Physical characteristics
- • location: Maine
- • elevation: 509 feet (155 m)
- • location: Muscongus Bay
- • coordinates: 43°57′N 69°17′W﻿ / ﻿43.95°N 69.29°W
- • elevation: sea level
- Length: 57 miles (92 km)

Basin features
- • left: Oyster River, Mill River
- • right: Dead River, Back River

= St. George River (Maine) =

The St. George River is a river in Maine with a watershed of 225 mi2 in a unique and historic area of mountains, sea coast, lakes, tidal streams and inlets. The origin of the St. George River is the outflow of St. George Lake in Liberty. The river follows a winding course 45 mi south to Thomaston, where the river flows into the estuary and runs about 12 mi southwest to Muscongus Bay, forming the border between Cushing and St. George.

==Indigenous settlement==
Paleo-Indians first appeared in the St. George River area about 7,300 BCE. Little is known of Paleo-Indians history in this area.

The Wawenock or Walinakiak Indians resided on the banks of the St. George River at European contact in 1605. The Wawenock Indians were one of four related tribes of the Abenaki, who inhabited central and southeastern Maine. Walinakiak means "People of the bays".

Numbering about 10,000 people in 1500, the Wawenock tribe was decimated by a series of epidemics during the latter 16th century and through the 17th century, falling to about 1,000 people by the end of the American Revolution.

Two members of the Wawenock tribe were captured by Captain Weymouth in 1605, and one Wawenock was returned from England in 1607 aboard either the Gift of God or the John & Mary by the Plymouth Company.

The Wawenock along the St. George’s lived on cultivated products including pumpkins, maize and beans, along with fish, shellfish and game. A large Wawenock shellfish midden at Damariscotta dates back 2,200 years. Captain Weymouth observed this midden in 1605.

==European settlement==
George Weymouth, captain of the Archangel, made the first documented European landfall at Monhegan Island on the lower estuary of the St. George River on May 17, 1605. On June 11, 1605, Weymouth led an overnight exploration from Monhegan Island which resulted in the identification of “a most excellent river”, which Weymouth named the St. George.

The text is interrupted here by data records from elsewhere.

[src/rtl/uart_lb_pkg.sv]
package uart_lb_pkg;

    localparam int DATA_W   = 8;
    localparam int CTRL_W   = 16;
    localparam int FLAG_W   = 9;
    localparam int MS_W     = 4;
    localparam int BRK_POS  = 10;
    localparam int RXW      = BRK_POS + 1;

    // control register fields
    localparam int C_OUT2   = 13;
    localparam int C_OUT1   = 12;
    localparam int C_RTS    = 11;
    localparam int C_DTR    = 10;
    localparam int C_LBE    = 7;
    localparam logic [CTRL_W-1:0] CTRL_RST = 16'h0300;

    // status flag positions
    localparam int F_RI     = 8;
    localparam int F_DCD    = 2;
    localparam int F_DSR    = 1;
    localparam int F_CTS    = 0;

    // interrupt bit positions
    localparam int I_RI     = 0;
    localparam int I_CTS    = 1;
    localparam int I_DCD    = 2;
    localparam int I_DSR    = 3;

    localparam logic [RXW-1:0] BRK_WORD = RXW'(1) << BRK_POS;

    typedef struct packed {
        logic ri;
        logic dcd;
        logic cts;
        logic dsr;
    } modem_t;

    typedef enum logic [1:0] {
        SRC_NONE,
        SRC_TX,
        SRC_BRK,
        SRC_EXT
    } push_src_e;

    function automatic modem_t ctrl_to_modem(input logic [CTRL_W-1:0] c);
        modem_t m;
        m.ri  = c[C_OUT2];
        m.dcd = c[C_OUT1];
        m.cts = c[C_RTS];
        m.dsr = c[C_DTR];
        return m;
    endfunction

    function automatic logic [FLAG_W-1:0] modem_to_flags(input modem_t m);
        logic [FLAG_W-1:0] f;
        f        = '0;
        f[F_RI]  = m.ri;
        f[F_DCD] = m.dcd;
        f[F_DSR] = m.dsr;
        f[F_CTS] = m.cts;
        return f;
    endfunction

    function automatic logic [MS_W-1:0] modem_to_irq(input modem_t m);
        logic [MS_W-1:0] v;
        v        = '0;
        v[I_RI]  = m.ri;
        v[I_CTS] = m.cts;
        v[I_DCD] = m.dcd;
        v[I_DSR] = m.dsr;
        return v;
    endfunction

endpackage

[src/rtl/lb_modem_sync.sv]
module lb_modem_sync #(
    parameter int N      = 4,
    parameter int STAGES = 2
) (
    input  logic         clk,
    input  logic         rst,
    input  logic [N-1:0] d_i,
    output logic [N-1:0] q_o
);
    for (genvar b = 0; b < N; b++) begin : g_bit
        logic [STAGES-1:0] sh;
        always_ff @(posedge clk) begin
            if (rst) sh <= '0;
            else     sh <= {sh[STAGES-2:0], d_i[b]};
        end
        assign q_o[b] = sh[STAGES-1];
    end
endmodule

[src/rtl/lb_ctrl_regs.sv]
module lb_ctrl_regs
    import uart_lb_pkg::*;
(
    input  logic              clk,
    input  logic              rst,
    input  logic              ctrl_we,
    input  logic [CTRL_W-1:0] ctrl_wdata,
    input  logic [MS_W-1:0]   irq_clr,
    input  modem_t            ext_modem,
    output logic [CTRL_W-1:0] ctrl_q,
    output logic [FLAG_W-1:0] flags_q,
    output logic [MS_W-1:0]   irq_q,
    output logic              lb_en
);
    logic [CTRL_W-1:0] ctrl_nx;
    logic              lb_nx;
    modem_t            mapped;
    logic [FLAG_W-1:0] flags_nx;
    logic [MS_W-1:0]   irq_nx;

    always_comb begin
        ctrl_nx  = ctrl_we ? ctrl_wdata : ctrl_q;
        lb_nx    = ctrl_nx[C_LBE];
        mapped   = ctrl_to_modem(ctrl_nx);
        flags_nx = lb_nx ? modem_to_flags(mapped) : modem_to_flags(ext_modem);
        if (ctrl_we && ctrl_wdata[C_LBE]) irq_nx = modem_to_irq(mapped);
        else                              irq_nx = irq_q & ~irq_clr;
    end

    always_ff @(posedge clk) begin
        if (rst) begin
            ctrl_q  <= CTRL_RST;
            flags_q <= '0;
            irq_q   <= '0;
        end else begin
            ctrl_q  <= ctrl_nx;
            flags_q <= flags_nx;
            irq_q   <= irq_nx;
        end
    end

    assign lb_en = ctrl_q[C_LBE];
endmodule

[src/rtl/lb_rx_mux.sv]
module lb_rx_mux
    import uart_lb_pkg::*;
(
    input  logic              clk,
    input  logic              rst,
    input  logic              lb_en,
    input  logic              tx_valid,
    input  logic [DATA_W-1:0] tx_byte,
    input  logic              brk_we,
    input  logic              brk_val,
    input  logic              ext_rx_valid,
    input  logic [DATA_W-1:0] ext_rx_byte,
    input  logic              ext_rx_brk,
    output logic              push_valid,
    output logic [RXW-1:0]    push_word,
    output logic              brk_q,
    output logic              ser_tx_valid,
    output logic [DATA_W-1:0] ser_tx_byte
);
    logic      pend_q;
    logic      brk_rise;
    logic      want_brk;
    push_src_e src;
    logic [RXW-1:0] word_nx;

    always_comb begin
        brk_rise = brk_we && brk_val && !brk_q;
        want_brk = lb_en && (pend_q || brk_rise);
        if (lb_en && tx_valid)          src = SRC_TX;
        else if (want_brk)              src = SRC_BRK;
        else if (!lb_en && ext_rx_valid) src = SRC_EXT;
        else                            src = SRC_NONE;
        case (src)
            SRC_TX:  word_nx = {{(RXW-DATA_W){1'b0}}, tx_byte};
            SRC_BRK: word_nx = BRK_WORD;
            SRC_EXT: word_nx = ext_rx_brk ? BRK_WORD
                                          : {{(RXW-DATA_W){1'b0}}, ext_rx_byte};
            default: word_nx = '0;
        endcase
    end

    always_ff @(posedge clk) begin
        if (rst) begin
            pend_q       <= 1'b0;
            brk_q        <= 1'b0;
            push_valid   <= 1'b0;
            push_word    <= '0;
            ser_tx_valid <= 1'b0;
            ser_tx_byte  <= '0;
        end else begin
            pend_q       <= want_brk && (src != SRC_BRK);
            if (brk_we) brk_q <= brk_val;
            push_valid   <= (src != SRC_NONE);
            push_word    <= word_nx;
            ser_tx_valid <= tx_valid;
            if (tx_valid) ser_tx_byte <= tx_byte;
        end
    end
endmodule

[src/rtl/uart_lpbk_ctrl.sv]
module uart_lpbk_ctrl
    import uart_lb_pkg::*;
#(
    parameter int SYNC_STAGES = 2
) (
    input  logic              clk,
    input  logic              rst,
    input  logic              ctrl_we,
    input  logic [CTRL_W-1:0] ctrl_wdata,
    output logic [CTRL_W-1:0] ctrl_q,
    input  logic [MS_W-1:0]   irq_clr,
    input  logic              modem_ri_in,
    input  logic              modem_dcd_in,
    input  logic              modem_cts_in,
    input  logic              modem_dsr_in,
    output logic [FLAG_W-1:0] status_flags,
    output logic [MS_W-1:0]   ms_irq,
    input  logic              tx_valid,
    input  logic [DATA_W-1:0] tx_byte,
    output logic              ser_tx_valid,
    output logic [DATA_W-1:0] ser_tx_byte,
    input  logic              brk_we,
    input  logic              brk_val,
    output logic              line_break,
    input  logic              ext_rx_valid,
    input  logic [DATA_W-1:0] ext_rx_byte,
    input  logic              ext_rx_brk,
    output logic              rx_push_valid,
    output logic [RXW-1:0]    rx_push_word
);
    logic [MS_W-1:0] raw_modem;
    logic [MS_W-1:0] sync_modem;
    logic            lb_en;

    assign raw_modem = {modem_ri_in, modem_dcd_in, modem_cts_in, modem_dsr_in};

    lb_modem_sync #(.N(MS_W), .STAGES(SYNC_STAGES)) i_sync (
        .clk (clk),
        .rst (rst),
        .d_i (raw_modem),
        .q_o (sync_modem)
    );

    lb_ctrl_regs i_regs (
        .clk        (clk),
        .rst        (rst),
        .ctrl_we    (ctrl_we),
        .ctrl_wdata (ctrl_wdata),
        .irq_clr    (irq_clr),
        .ext_modem  (modem_t'(sync_modem)),
        .ctrl_q     (ctrl_q),
        .flags_q    (status_flags),
        .irq_q      (ms_irq),
        .lb_en      (lb_en)
    );

    lb_rx_mux i_mux (
        .clk          (clk),
        .rst          (rst),
        .lb_en        (lb_en),
        .tx_valid     (tx_valid),
        .tx_byte      (tx_byte),
        .brk_we       (brk_we),
        .brk_val      (brk_val),
        .ext_rx_valid (ext_rx_valid),
        .ext_rx_byte  (ext_rx_byte),
        .ext_rx_brk   (ext_rx_brk),
        .push_valid   (rx_push_valid),
        .push_word    (rx_push_word),
        .brk_q        (line_break),
        .ser_tx_valid (ser_tx_valid),
        .ser_tx_byte  (ser_tx_byte)
    );
endmodule

[config.mk]
export PLATFORM = sky130hd
export DESIGN_NAME = uart_lpbk_ctrl
export DESIGN_NICKNAME = d
export VERILOG_FILES = /design/src/rtl/uart_lb_pkg.sv /design/src/rtl/lb_modem_sync.sv /design/src/rtl/lb_ctrl_regs.sv /design/src/rtl/lb_rx_mux.sv /design/src/rtl/uart_lpbk_ctrl.sv
export SDC_FILE = /design/constraint.sdc
export NUM_CORES = 1
export LEC_CHECK = 0
export ABC_CLOCK_PERIOD_IN_PS = 2100
export BUFFER_PORTS_ARGS = -buffer_cell sky130_fd_sc_hd__buf_2
export CORE_ASPECT_RATIO = 0.6
export CORE_MARGIN = 1.5
export CORE_UTILIZATION = 48
export CTS_CLUSTER_SIZE = 25
export DETAILED_ROUTE_END_ITERATION = 10
export GPL_ROUTABILITY_DRIVEN = 0
export HOLD_SLACK_MARGIN = 0.15
export PLACE_DENSITY = 0.84
export REMOVE_ABC_BUFFERS = 1
export SYNTH_ARGS = -nofsm -noshare
export SYNTH_HDL_FRONTEND = slang
export SYNTH_SLANG_ARGS = --single-unit
[constraint.sdc]
create_clock -name clk -period 2.1 [get_ports clk]
set_input_delay 0.21 -clock clk [delete_from_list [all_inputs] [get_ports clk]]
set_output_delay 0.21 -clock clk [all_outputs]
set_load 0.01 [all_outputs]
==> Word level (Yosys, flattened, before mapping) <==
Cells that the tools add are included.
{ "word_totals": {"reg_bits": 60, "latchBits": 0, "ram_bits": 0, "romBits": 0, "input_bits": 48, "out_inout_bits": 51, "wordCells": 39, "n_memories": 0} }
{ "op_classes": {"add_sub_neg": 0, "multipliers": 0, "n_div": 0, "order_cmp": 0, "n_eq_ne": 4, "n_shift": 0, "mux": 8, "bitwise": 2, "n_reduce_logical": 11} }
{ "ops": {"columns": ["operator", "count"], "rows": [
  ["$pmux W11 S3", 1],
  ["$mux W14", 1],
  ["$mux W11", 1],
  ["$mux W9", 1],
  ["$logic_and A1 B1 Y1", 7],
  ["$mux W2", 3],
  ["$and A4 B4 Y4", 1],
  ["$eq A2 B2 Y1 const B", 2],
  ["$mux W4", 1],
  ["$not A4 Y4", 1],
  ["$eq A2 B1 Y1 const B", 1],
  ["$logic_not A1 Y1", 2],
  ["$ne A2 B2 Y1 const B", 1],
  ["$reduce_bool A2 Y1", 1],
  ["$logic_or A1 B1 Y1", 1]
]} }

==> Longest topological paths before layout <==
{ "depth": {"depth_word": 8, "depth_mapped": 5, "depth_no_buf": 3} }

==> Modules after synthesis <==
A second synthesis with hierarchy kept.
{ "hier_totals": {"hier_cells": 195, "area_unflattened_um2": 1990.7} }
{ "modules_own_cells": {"columns": ["mod", "instances", "cells_per_inst", "area_each_um2", "seq_area_each_um2"], "rows": [
  ["lb_ctrl_regs", 1, 89, 913.4, 480.5],
  ["lb_rx_mux", 1, 86, 837.1, 420.4],
  ["lb_modem_sync", 1, 20, 240.2, 160.2]
]} }

==> Worst setup path before layout <==
Ideal clock, no wire load.
{ "synth_timing": {"path_type": "reg-to-reg", "startpoint": "register i_regs.ctrl_q[7]", "endpoint": "register i_mux.push_word[0]", "setup_ns": 0.066, "arrival_time_ns": 1.043, "t_required_ns": 2.034, "path_slack_ns": 0.991, "path_stages_with_launch": 6, "n_path_buf": 2, "period_less_slack_ns": 1.109, "path_cell_list": "dfxtp_1 buf_2 inv_1 clkbuf_1 nand3_1 a21oi_2"} }
{ "synth_between": {"elab_chain_cells": 7, "word_cells_on_any_way": 11, "classes_between": "eq/ne: 3; mux: 4; reduce/logical: 4"} }
{ "synth_rtl": {"columns": ["item", "line", "source"], "rows": [
  ["from (decl)", "lb_ctrl_regs.sv:10", "output logic [CTRL_W-1:0] ctrl_q,"],
  ["from (signal assigned)", "lb_ctrl_regs.sv:36", "ctrl_q <= ctrl_nx;"],
  ["$logic_not A1 Y1", "lb_rx_mux.sv:31", "else if (!lb_en && ext_rx_valid) src = SRC_EXT;"],
  ["$logic_and A1 B1 Y1", "lb_rx_mux.sv:31", null],
  ["$mux W2", "lb_rx_mux.sv:31", null],
  ["$mux W2", "lb_rx_mux.sv:30", "else if (want_brk) src = SRC_BRK;"],
  ["$mux W2 (*)", "lb_rx_mux.sv:29", "if (lb_en && tx_valid) src = SRC_TX;"],
  ["$eq A2 B2 Y1 or $eq A2 B1 Y1 (tied branches)", "lb_rx_mux.sv:33", "case (src)"],
  ["$pmux W11 S3 (*)", "lb_rx_mux.sv:33", null],
  ["to (signal assigned)", "lb_rx_mux.sv:54", "push_word <= word_nx;"],
  ["to (decl)", "lb_rx_mux.sv:15", "output logic [RXW-1:0] push_word,"]
]} }
Every way passes the cells marked *; elsewhere a longest branch is shown, timed or not.
A chain may end at the register's enable or synchronous reset.

==> Worst setup path after layout <==
{ "layout_timing": {"startpoint": "register i_regs.ctrl_q[7]", "endpoint": "register i_mux.push_word[2]"} }
Same word-level chain as after synthesis.

==> metrics.md <==
| Metric | Value |
|---|---|
| Logic pwr share | `13.6%` |
| Final antenna-violating net count | `0` |
| Combined flip-flop and latch cell area | `1060 um^2` |
| Worst Hold Path Cells | `3` |
| Buffer depth of the longest clock path | `2` |
| Final critical-path share of the clock period | `70.8%` |
| EDFF count, synth | `0` |
| Total global-route track usage | `19.0%` |
| Post-layout power | `1.91 mW` |
| Number of buffers added by the clock tree synthesis step | `5` |
| Drt first-iter violations | `69` |
| Antenna violations before repair | `0` |
| Starting density of the core | `51.4%` |
| Violations in the final reports | `design-rule violations` |
| Drt pass-1 iters | `7` |
| Clock Skews | `0.00500 ns` |
| Hold Slack | `0.160 ns` |
| Max Clk Rate | `673 MHz` |
| Switching portion of total power | `24.5%` |
| Fin worst setup slack | `0.614 ns` |
| Final Cell Area | `2540 um^2` |
| Number of unique standard cell types used by synthesis | `24` |
| Number of global-route vias before repair | `1517` |
| Share of total power in the clock network | `30.0%` |
| VDD IR-drop max | `463 uV` |
| Maximum Capacitance Violations | `0` |
| Htree depth | `2` |
| # diodes | `0` |
| Aggregate routed wire length | `4200 um` |
| Clock tree from TritonCTS | `yes` |
| Result of the run | `complete, but fails checks` |
| Fill cell count | `323` |
| Layout Area Growth over Synthesis | `31.1%` |
| Count of mapped cells out of synthesis | `190` |
| Synth Register Bits | `53` |
| Root Buffer Master | `sky130_fd_sc_hd__clkbuf_8` |
| Largest cells by area after synthesis | `sky130_fd_sc_hd__dfxtp_1 (55%), sky130_fd_sc_hd__mux2i_1 (12%), sky130_fd_sc_hd__nor2_1 (5.2%)` |
| TritonCTS sink count | `53` |
| Number of primary I/O pins | `99` |
| Critical path arrival | `1.72 ns` |
| Area after DPL | `2360 um^2` |
| Ranking of synthesized cells by instance count | `sky130_fd_sc_hd__dfxtp_1 (53), sky130_fd_sc_hd__nor2_1 (27), sky130_fd_sc_hd__mux2i_1 (24)` |
| DRC Markers | `7` |
| Unrepaired setup endpoints after global routing | `false` |
| Seq/Total Area, Yosys | `54.8%` |
| Post-synthesis average cell area | `10.2 um^2` |
| Yosys top cell by area | `sky130_fd_sc_hd__dfxtp_1` |
| Clock-pin slew reported for the worst setup and hold paths after clock tree synthesis | `0.09 ns` |
| Synth Flop Type | `sky130_fd_sc_hd__dfxtp_1` |
| Per-cell routed wire length | `12.7 um` |
| Post-placement setup slack | `0.623 ns` |
| Number of standard cells in the layout, taps in and fillers out | `332` |
| Finished Core Util | `67.5%` |
| Post-placement cell count | `316` |
| First-pass GRT wire length | `6570 um` |
| GRT overflow | `0` |
| P per Cell Area | `753 nW/um^2` |
| Average vias per placed instance | `4.83` |
| Final #Nets | `332` |
| Path type of the worst min-delay path | `in -> reg` |
| Final hold violations | `0` |
| Count of input and output buffers | `91` |
| Max Slew Vio Count | `0` |
| Sum of negative setup slack | `0 ns` |
| Site Rows | `17` |
| Count of endpoints failing setup in the final report | `0` |
| Share of Yosys cell area claimed by the top area cell type | `54.8%` |
| Placeable core region | `3760 um^2` |
| Sw power | `0.468 mW` |
| Post_cts resized | `0` |
| Cell area after synthesis | `1940 um^2` |
| Maximum number of pins on one net before global-route repair | `35` |
| Worst setup SP type | `flop` |
| Worst Max-Slew Pin Slew | `0.545 ns` |
| Total half-perimeter wirelength after legalization and detailed placement | `3100 um` |
| Die Width | `85.0 um` |
| Critical path required time | `2.33 ns` |
| Total die area | `4440 um^2` |
| Number of cells on the worst reg-to-reg path | `3` |
| Leakage Power | `1.25 nW` |
| Fraction of synthesis flops using an asynchronous set or reset pin | `0%` |
| Count of yosys warnings during synthesis | `0` |
| Most used standard cell by instance count after synthesis | `sky130_fd_sc_hd__dfxtp_1` |
| Sequential group share of total power | `56.4%` |
| Crit Path Category | `reg -> reg` |
| Tightest slew margin relative to the limit | `63.7%` |
| Post-layout min period | `1.49 ns` |
| Category of the worst setup path capture point | `flop` |
| Crit Path Max Fanout | `13` |
| Clk Latency, worst-skew pair | `0.29 ns` |
| Area of combinational cells with multiple inputs | `762 um^2` |
| Cell-internal power | `1.44 mW` |
| Vertical die dimension | `52.2 um` |
| Layout cells sized above 1 | `38.9%` |
| Vias | `1602` |
## critical path, stage by stage (launching register included)
cell	delay, ns
sky130_fd_sc_hd__dfxtp_1	0.60
sky130_fd_sc_hd__nor2_1	0.11
sky130_fd_sc_hd__a311o_1	0.52
sky130_fd_sc_hd__a21oi_2	0.19
## flip-flops by register name, indices dropped and copies added (netlist names)
register and flops:
i_mux.ser_tx_byte 8, i_regs.irq_q 4, i_mux.ser_tx_valid 1, i_regs.flags_q 4, i_mux.push_valid 1, i_regs.ctrl_q 16
i_mux.push_word 9, i_mux.brk_q 1, i_sync.g_bit.sh 8, i_mux.pend_q 1
## kinds of logic after synthesis
| logic type | after synthesis | synth area share [%] |
|---|---|---|
| DFF | 53 | 54.8 |
| other | 1 | 0.194 |
| buffers and inverters | 23 | 7.04 |
| muxes | 25 | 13.0 |
| and+or+nand+nor | 70 | 17.8 |
| AOI/OAI and AO/OA | 18 | 7.17 |
## path summary, 6_finish.rpt
check                                                       from                                to  slack [ns]
worst max register to register       i_regs.ctrl_q[7]$_SDFF_PP0_     i_mux.push_word[2]$_SDFF_PP0_        0.61
worst min register to register  i_sync.g_bit[3].sh[0]$_SDFF_PP0_  i_sync.g_bit[3].sh[1]$_SDFF_PP0_        0.44
worst max-delay path                 i_regs.ctrl_q[7]$_SDFF_PP0_     i_mux.push_word[2]$_SDFF_PP0_        0.61
worst min-delay path                               ctrl_wdata[3]     i_regs.ctrl_q[3]$_SDFFE_PP0P_        0.16
## per-layer routing
layer | wire length, um | part of all wire [%] | global-route usage (%)
met1 | 1850 | 44 | 22.3
met3 | 285 | 6.8 | 5.83
met2 | 2040 | 49 | 34.0
met4 | 24 | 0.57 | 6.01
met5 | 0 | 0 | 0
## power by group through the flow
stage | sequential (mW) | combinational (mW) | clock, mW
6_report | 1.08 | 0.261 | 0.573
5_1_grt | 1.08 | 0.287 | 0.638
4_1_cts | 1.08 | 0.262 | 0.598
3_5_place_dp | 1.10 | 0.251 | 0
3_3_place_gp | 1.10 | 0.244 | 0
2_1_floorplan | 1.12 | 0.0921 | 0
## cell usage in the layout, fill, tap and decap left out
master / instances
sky130_fd_sc_hd__a211oi_1: 4
sky130_fd_sc_hd__a21oi_1: 4
sky130_fd_sc_hd__a21oi_2: 8
sky130_fd_sc_hd__a311o_1: 1
sky130_fd_sc_hd__and2_1: 1
sky130_fd_sc_hd__buf_2: 91
sky130_fd_sc_hd__buf_4: 2
sky130_fd_sc_hd__clkbuf_8: 6
sky130_fd_sc_hd__clkinv_2: 1
sky130_fd_sc_hd__clkinv_4: 1
sky130_fd_sc_hd__conb_1: 7
sky130_fd_sc_hd__dfxtp_1: 53
sky130_fd_sc_hd__dlygate4sd3_1: 8
sky130_fd_sc_hd__inv_1: 3
sky130_fd_sc_hd__mux2_2: 1
sky130_fd_sc_hd__mux2i_1: 24
sky130_fd_sc_hd__nand2_1: 3
sky130_fd_sc_hd__nand3_1: 20
sky130_fd_sc_hd__nand3b_1: 5
sky130_fd_sc_hd__nand4_1: 1
sky130_fd_sc_hd__nor2_1: 27
sky130_fd_sc_hd__nor2_2: 1
sky130_fd_sc_hd__nor2b_1: 11
sky130_fd_sc_hd__nor3b_1: 1
sky130_fd_sc_hd__o41ai_1: 1
## final cells by class
class / instances / area share (%)
multi-input cells: 120 / 30.0
clock buffers: 6 / 3.25
well taps: 47 / 2.32
repair buffers: 101 / 21.7
flip-flops and latches: 53 / 41.8
clock inverters: 2 / 0.542
inverters: 3 / 0.443
## repair_timing
action                                 CTS  global route
hold buffers                             8             0
endpoints found under the hold margin    8             0
setup buffers                            0             0
Power figures use the tool's default switching activity.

In 1606 and 1607 the Plymouth Company sent ships into the area to colonize, but the settlers of the Popham Colony and those who settled along the Kennebec River returned to England in 1608. 127 years would pass before the first permanent European settlers came to live along the St. George River. In 1630 John Leverett of Boston sent five traders to establish a trading post in the St. George estuary 5 mi below “the head of the tide”. The trading post lasted a number of years, falling to one of the various Indian wars by 1650.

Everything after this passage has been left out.